> _ACTIVITY_: Whenever the word "between" turns up in a line of the data below, copy that line.

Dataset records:
Content starts

$ cat src/rtl/router_fifo_if.sv
// router_fifo_if: write/read handshake and status bundle between the synchroniser, router_fifo and the destination client
interface router_fifo_if #(parameter int WIDTH = 8);
  logic             soft_reset;
  logic             write_enb;
  logic             read_enb;
  logic             lfd_state;
  logic [WIDTH-1:0] data_in;
  logic [WIDTH-1:0] data_out;
  logic             full;
  logic             empty;
  modport master (output soft_reset, write_enb, read_enb, lfd_state, data_in, input data_out, full, empty);
  modport slave  (input soft_reset, write_enb, read_enb, lfd_state, data_in, output data_out, full, empty);
endinterface

$ cat src/rtl/router_fifo.sv
// router_fifo: per-port packet buffer with header tagging and readout byte counter; ROUTER_FIFO_TRISTATE_EN makes idle data_out high-Z
module router_fifo #(
  parameter int DEPTH  = 16,
  parameter int ADDR_W = 4,
  parameter int WIDTH  = 8
) (
  input logic          clock,
  input logic          reset,
  router_fifo_if.slave bus
);
  logic [WIDTH:0]   r_mem [DEPTH];
  logic [ADDR_W:0]  r_wr_ptr;
  logic [ADDR_W:0]  r_rd_ptr;
  logic [6:0]       r_count;
  logic [WIDTH-1:0] r_data;
  logic             w_full;
  logic             w_empty;
  logic             w_wr;
  logic             w_rd;
  logic             w_idle;
  logic [WIDTH:0]   w_entry;
  assign w_empty = r_wr_ptr == r_rd_ptr;
  assign w_full  = (r_wr_ptr[ADDR_W] != r_rd_ptr[ADDR_W]) && (r_wr_ptr[ADDR_W-1:0] == r_rd_ptr[ADDR_W-1:0]);
  assign w_wr    = bus.write_enb && !w_full && !bus.soft_reset;
  assign w_rd    = bus.read_enb && !w_empty && !bus.soft_reset;
  assign w_idle  = bus.soft_reset || (r_count == 7'd0 && w_empty);
  assign w_entry = r_mem[r_rd_ptr[ADDR_W-1:0]];
  assign bus.full  = w_full;
  assign bus.empty = w_empty;
  // Storage: each entry keeps the byte plus its header tag; hard reset clears tags too
  always_ff @(posedge clock or posedge reset)
    if (reset)
      for (int i = 0; i < DEPTH; i++) r_mem[i] <= '0;
    else if (w_wr)
      r_mem[r_wr_ptr[ADDR_W-1:0]] <= {bus.lfd_state, bus.data_in};
  // Pointers carry a wrap bit so full and empty are distinguishable
  always_ff @(posedge clock or posedge reset)
    if (reset) begin
      r_wr_ptr <= '0;
      r_rd_ptr <= '0;
    end else if (bus.soft_reset) begin
      r_wr_ptr <= '0;
      r_rd_ptr <= '0;
    end else begin
      if (w_wr) r_wr_ptr <= r_wr_ptr + 1'b1;
      if (w_rd) r_rd_ptr <= r_rd_ptr + 1'b1;
    end
  // Remaining-bytes counter: header loads length plus parity, others count down and saturate at zero
  always_ff @(posedge clock or posedge reset)
    if (reset)
      r_count <= '0;
    else if (bus.soft_reset)
      r_count <= '0;
    else if (w_rd)
      r_count <= w_entry[WIDTH] ? 7'(w_entry[WIDTH-1:2]) + 7'd1 : (r_count != 7'd0 ? r_count - 7'd1 : 7'd0);
  // Registered read data, forced to idle between packets and on flush
  always_ff @(posedge clock or posedge reset)
    if (reset)
      r_data <= '0;
    else if (w_idle)
      r_data <= '0;
    else if (w_rd)
      r_data <= w_entry[WIDTH-1:0];
`ifdef ROUTER_FIFO_TRISTATE_EN
  logic r_idle;
  // Tracks whether data_out should release the shared bus
  always_ff @(posedge clock or posedge reset)
    if (reset)
      r_idle <= 1'b1;
    else if (w_idle)
      r_idle <= 1'b1;
    else if (w_rd)
      r_idle <= 1'b0;
  assign bus.data_out = r_idle ? {WIDTH{1'bz}} : r_data;
`else
  assign bus.data_out = r_data;
`endif
endmodule

$ cat src/flat_wrapper.sv
// flat-port wrapper written by rule: the top's interface ports become plain ports
module router_fifo_flat 
#(
  parameter int DEPTH  = 16,
  parameter int ADDR_W = 4,
  parameter int WIDTH  = 8
)
  (clock, reset, bus_soft_reset, bus_write_enb, bus_read_enb, bus_lfd_state, bus_data_in, bus_data_out, bus_full, bus_empty);
  router_fifo_if #(.WIDTH(WIDTH)) bus_i ();
  input logic clock;
  input logic reset;
  input wire logic [$bits(bus_i.soft_reset)-1:0] bus_soft_reset;
  input wire logic [$bits(bus_i.write_enb)-1:0] bus_write_enb;
  input wire logic [$bits(bus_i.read_enb)-1:0] bus_read_enb;
  input wire logic [$bits(bus_i.lfd_state)-1:0] bus_lfd_state;
  input wire logic [$bits(bus_i.data_in)-1:0] bus_data_in;
  output wire logic [$bits(bus_i.data_out)-1:0] bus_data_out;
  output wire logic [$bits(bus_i.full)-1:0] bus_full;
  output wire logic [$bits(bus_i.empty)-1:0] bus_empty;
  assign bus_i.soft_reset = bus_soft_reset;
  assign bus_i.write_enb = bus_write_enb;
  assign bus_i.read_enb = bus_read_enb;
  assign bus_i.lfd_state = bus_lfd_state;
  assign bus_i.data_in = bus_data_in;
  assign bus_data_out = bus_i.data_out;
  assign bus_full = bus_i.full;
  assign bus_empty = bus_i.empty;
  router_fifo #(.DEPTH(DEPTH), .ADDR_W(ADDR_W), .WIDTH(WIDTH)) u_core (.clock(clock), .reset(reset), .bus(bus_i));
endmodule
$ cat config.mk
export PLATFORM = sky130hd
export DESIGN_NAME = router_fifo_flat
export DESIGN_NICKNAME = d
export VERILOG_FILES = /design/src/rtl/router_fifo_if.sv /design/src/rtl/router_fifo.sv /design/src/flat_wrapper.sv
export SDC_FILE = /design/constraint.sdc
export NUM_CORES = 1
export LEC_CHECK = 0
export CORE_UTILIZATION = 25
export DETAILED_ROUTE_END_ITERATION = 7
export HOLD_SLACK_MARGIN = 0.03
export PLACE_DENSITY_LB_ADDON = 0.08
export SLEW_MARGIN = 20
export SYNTH_ARGS = -nofsm -noshare
export SYNTH_HDL_FRONTEND = slang
export SYNTH_SLANG_ARGS = --single-unit
$ cat constraint.sdc
create_clock -name clock -period 7 [get_ports clock]
set_input_delay 1.05 -clock clock [delete_from_list [all_inputs] [get_ports clock]]
set_output_delay 1.05 -clock clock [all_outputs]
set_load 0.005 [all_outputs]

Content ends

> _COMPLETED EXERCISE_:
// router_fifo_if: write/read handshake and status bundle between the synchroniser, router_fifo and the destination client
  // Registered read data, forced to idle between packets and on flush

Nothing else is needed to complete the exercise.